All three carriers said they would be treated as federal contractors and therefore subject to the stricter requirements.

“While we are still working through the details of the federal requirements, it is clear that team members who choose to remain unvaccinated will not be able to work at American Airlines,” American Chief Executive Doug Parker and President Robert Isom told employees in a memo Friday.

The executives acknowledged that the federal mandate may be difficult for unvaccinated employees. However, the executives wrote, “we will comply.”

Airlines have so far taken different approaches to employee vaccination, using a combination of incentives and punitive measures to encourage workers to get the shots. But the carriers have come under growing pressure from officials to ensure that all their workers are vaccinated.

American didn’t specify a deadline for employees to get vaccinated. Both Alaska and JetBlue told workers Friday that it could be as soon as Dec. 8, the date when the White House has said covered contractor employees must be fully vaccinated.

“With the possible federal deadline for vaccination just before the December peak season, it’s important that you schedule your shots now so that you will be able to continue working,” JetBlue told employees in a memo. “At the end of the day, complying with the federal mandate is not a choice.”

Airlines do significant business with the federal government. They transport federal employees for work travel, have contracts with the Defense Department, and many participate in the Civil Reserve Air Fleet program. For instance, carriers were called on in August to help evacuate refugees fleeing Afghanistan.

American said the requirement will apply to all its U.S. employees and some international crew members. The carriers said the only exceptions will be for employees with certain medical conditions or religious beliefs.

United Airlines Holdings Inc. had already announced a strict policy in August ahead of the federal mandate, requiring that all employees be vaccinated or face termination. When the airline’s deadline arrived this week, the vast majority of its employees had complied. Initially, just 593 of the airline’s 67,000 U.S. employees refused the vaccines, a number that later fell to 320 as the carrier began the termination process, United said Thursday. Another 2,000 employees sought exemptions for religious or medical reasons, the airline has said.

White House Covid-19 coordinator Jeff Zients spoke with the CEOs of American as well as Delta Air Lines Inc. and Southwest Airlines Co. this week about the vaccine requirements, according to company officials and people familiar with the matter. The calls were earlier reported by Reuters.

Southwest and Delta haven’t said they would require all employees to be vaccinated.

A Delta spokesman said Friday the airline is continuing to evaluate the administration’s plan. Delta said its new policies have boosted vaccination rates to 84%. The airline said in August that it would require unvaccinated employees to undergo weekly testing, and starting in November it will charge them an extra $200 a month for their company health insurance.

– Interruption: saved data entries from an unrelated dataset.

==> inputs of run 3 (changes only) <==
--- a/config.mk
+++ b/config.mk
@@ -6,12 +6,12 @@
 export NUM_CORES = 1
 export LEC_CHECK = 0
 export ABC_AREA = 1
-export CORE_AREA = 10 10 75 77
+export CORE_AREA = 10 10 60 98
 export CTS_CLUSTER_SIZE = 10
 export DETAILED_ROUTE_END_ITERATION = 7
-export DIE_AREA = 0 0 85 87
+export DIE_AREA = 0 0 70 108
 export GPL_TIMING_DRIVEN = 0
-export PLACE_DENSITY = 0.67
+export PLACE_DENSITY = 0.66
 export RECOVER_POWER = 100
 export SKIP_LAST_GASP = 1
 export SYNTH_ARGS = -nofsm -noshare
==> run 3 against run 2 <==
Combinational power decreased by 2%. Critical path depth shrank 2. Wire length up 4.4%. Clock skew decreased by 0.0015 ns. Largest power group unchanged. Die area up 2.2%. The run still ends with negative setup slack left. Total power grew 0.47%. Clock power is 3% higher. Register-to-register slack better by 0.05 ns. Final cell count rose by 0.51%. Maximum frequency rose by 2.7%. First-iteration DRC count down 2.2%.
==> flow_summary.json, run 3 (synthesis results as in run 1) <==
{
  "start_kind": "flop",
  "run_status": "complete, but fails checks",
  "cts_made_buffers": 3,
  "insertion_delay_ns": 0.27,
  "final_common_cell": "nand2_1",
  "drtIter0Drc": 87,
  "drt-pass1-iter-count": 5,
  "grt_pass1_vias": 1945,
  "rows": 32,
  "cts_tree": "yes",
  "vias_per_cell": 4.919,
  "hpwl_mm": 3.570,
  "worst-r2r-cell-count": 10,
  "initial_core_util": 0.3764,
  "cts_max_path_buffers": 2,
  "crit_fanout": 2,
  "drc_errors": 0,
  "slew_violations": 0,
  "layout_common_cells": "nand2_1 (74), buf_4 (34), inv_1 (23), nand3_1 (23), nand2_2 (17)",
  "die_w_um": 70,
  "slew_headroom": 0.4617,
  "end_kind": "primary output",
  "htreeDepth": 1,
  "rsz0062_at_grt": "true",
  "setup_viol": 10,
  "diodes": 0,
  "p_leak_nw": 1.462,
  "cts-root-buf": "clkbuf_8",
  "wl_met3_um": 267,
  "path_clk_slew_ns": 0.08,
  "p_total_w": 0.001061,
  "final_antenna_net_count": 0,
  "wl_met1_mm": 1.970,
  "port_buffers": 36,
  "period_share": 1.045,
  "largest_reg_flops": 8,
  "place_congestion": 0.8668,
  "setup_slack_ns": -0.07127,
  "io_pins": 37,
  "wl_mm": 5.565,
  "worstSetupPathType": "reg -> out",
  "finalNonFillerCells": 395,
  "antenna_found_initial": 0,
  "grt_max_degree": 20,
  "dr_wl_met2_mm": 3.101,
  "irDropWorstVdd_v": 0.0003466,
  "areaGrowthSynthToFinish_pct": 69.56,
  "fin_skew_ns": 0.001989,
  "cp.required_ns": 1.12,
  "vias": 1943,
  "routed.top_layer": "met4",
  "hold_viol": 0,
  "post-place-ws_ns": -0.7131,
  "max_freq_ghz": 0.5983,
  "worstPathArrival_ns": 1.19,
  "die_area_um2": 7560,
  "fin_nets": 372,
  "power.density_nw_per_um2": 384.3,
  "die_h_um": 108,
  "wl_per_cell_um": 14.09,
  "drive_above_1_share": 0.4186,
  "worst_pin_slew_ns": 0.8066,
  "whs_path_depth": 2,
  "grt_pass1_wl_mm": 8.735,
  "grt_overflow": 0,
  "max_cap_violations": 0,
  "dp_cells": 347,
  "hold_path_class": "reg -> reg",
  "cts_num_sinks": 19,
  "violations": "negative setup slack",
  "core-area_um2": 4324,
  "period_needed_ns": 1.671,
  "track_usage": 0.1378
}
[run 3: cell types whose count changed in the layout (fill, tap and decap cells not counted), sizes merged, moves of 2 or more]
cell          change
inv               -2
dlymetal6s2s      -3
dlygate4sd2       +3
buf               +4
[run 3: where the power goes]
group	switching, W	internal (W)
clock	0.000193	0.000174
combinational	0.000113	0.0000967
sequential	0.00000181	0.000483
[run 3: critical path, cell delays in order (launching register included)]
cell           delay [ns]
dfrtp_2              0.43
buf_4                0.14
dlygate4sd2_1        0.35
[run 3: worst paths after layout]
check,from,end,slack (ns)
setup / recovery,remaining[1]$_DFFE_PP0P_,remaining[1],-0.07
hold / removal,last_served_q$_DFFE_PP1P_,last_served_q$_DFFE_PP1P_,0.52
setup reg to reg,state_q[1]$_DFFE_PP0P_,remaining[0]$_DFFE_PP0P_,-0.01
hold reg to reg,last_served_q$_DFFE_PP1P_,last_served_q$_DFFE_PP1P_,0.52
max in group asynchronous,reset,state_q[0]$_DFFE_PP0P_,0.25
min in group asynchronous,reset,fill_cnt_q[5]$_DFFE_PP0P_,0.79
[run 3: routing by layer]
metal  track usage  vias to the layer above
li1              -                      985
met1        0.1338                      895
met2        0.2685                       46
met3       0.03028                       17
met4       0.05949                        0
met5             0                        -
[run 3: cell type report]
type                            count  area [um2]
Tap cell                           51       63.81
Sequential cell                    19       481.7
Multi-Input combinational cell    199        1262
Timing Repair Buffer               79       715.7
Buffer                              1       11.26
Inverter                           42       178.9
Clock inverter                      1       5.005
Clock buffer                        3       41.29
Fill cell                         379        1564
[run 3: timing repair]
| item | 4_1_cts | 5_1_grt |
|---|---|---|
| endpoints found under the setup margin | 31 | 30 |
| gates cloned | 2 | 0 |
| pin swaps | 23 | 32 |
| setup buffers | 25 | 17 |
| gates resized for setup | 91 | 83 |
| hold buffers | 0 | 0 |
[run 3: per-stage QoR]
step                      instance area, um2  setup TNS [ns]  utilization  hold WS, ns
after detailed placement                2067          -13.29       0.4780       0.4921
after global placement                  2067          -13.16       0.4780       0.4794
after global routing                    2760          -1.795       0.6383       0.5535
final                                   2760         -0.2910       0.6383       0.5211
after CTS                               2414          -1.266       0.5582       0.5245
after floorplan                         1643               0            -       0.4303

Southwest said it continues to strongly encourage employees to be vaccinated. Last month it said it would offer roughly two days of pay to those who have been vaccinated or get the shots by Nov. 15.

In letters to government officials last week, the unions that represent pilots at American and Southwest warned of potential disruptions during the holiday travel season if pilots aren’t given the option to be tested regularly instead of getting vaccinated. American’s pilots union has estimated that over 4,000 of the airline’s 14,000 pilots are unvaccinated.

In a message to members Friday night, American’s pilots union said it is “neither anti-vaccine nor anti-mandate, but we insist on a path forward that takes into consideration our pilots’ needs and concerns while promoting a safe and healthy workforce.” The Allied Pilots Association added it believes the company must negotiate how to implement a vaccine mandate.

The union that represents pilots at United told members Thursday that just a handful of pilots—in the “low single digits”—faced termination because they hadn’t been vaccinated, while 330 had asked for an exemption.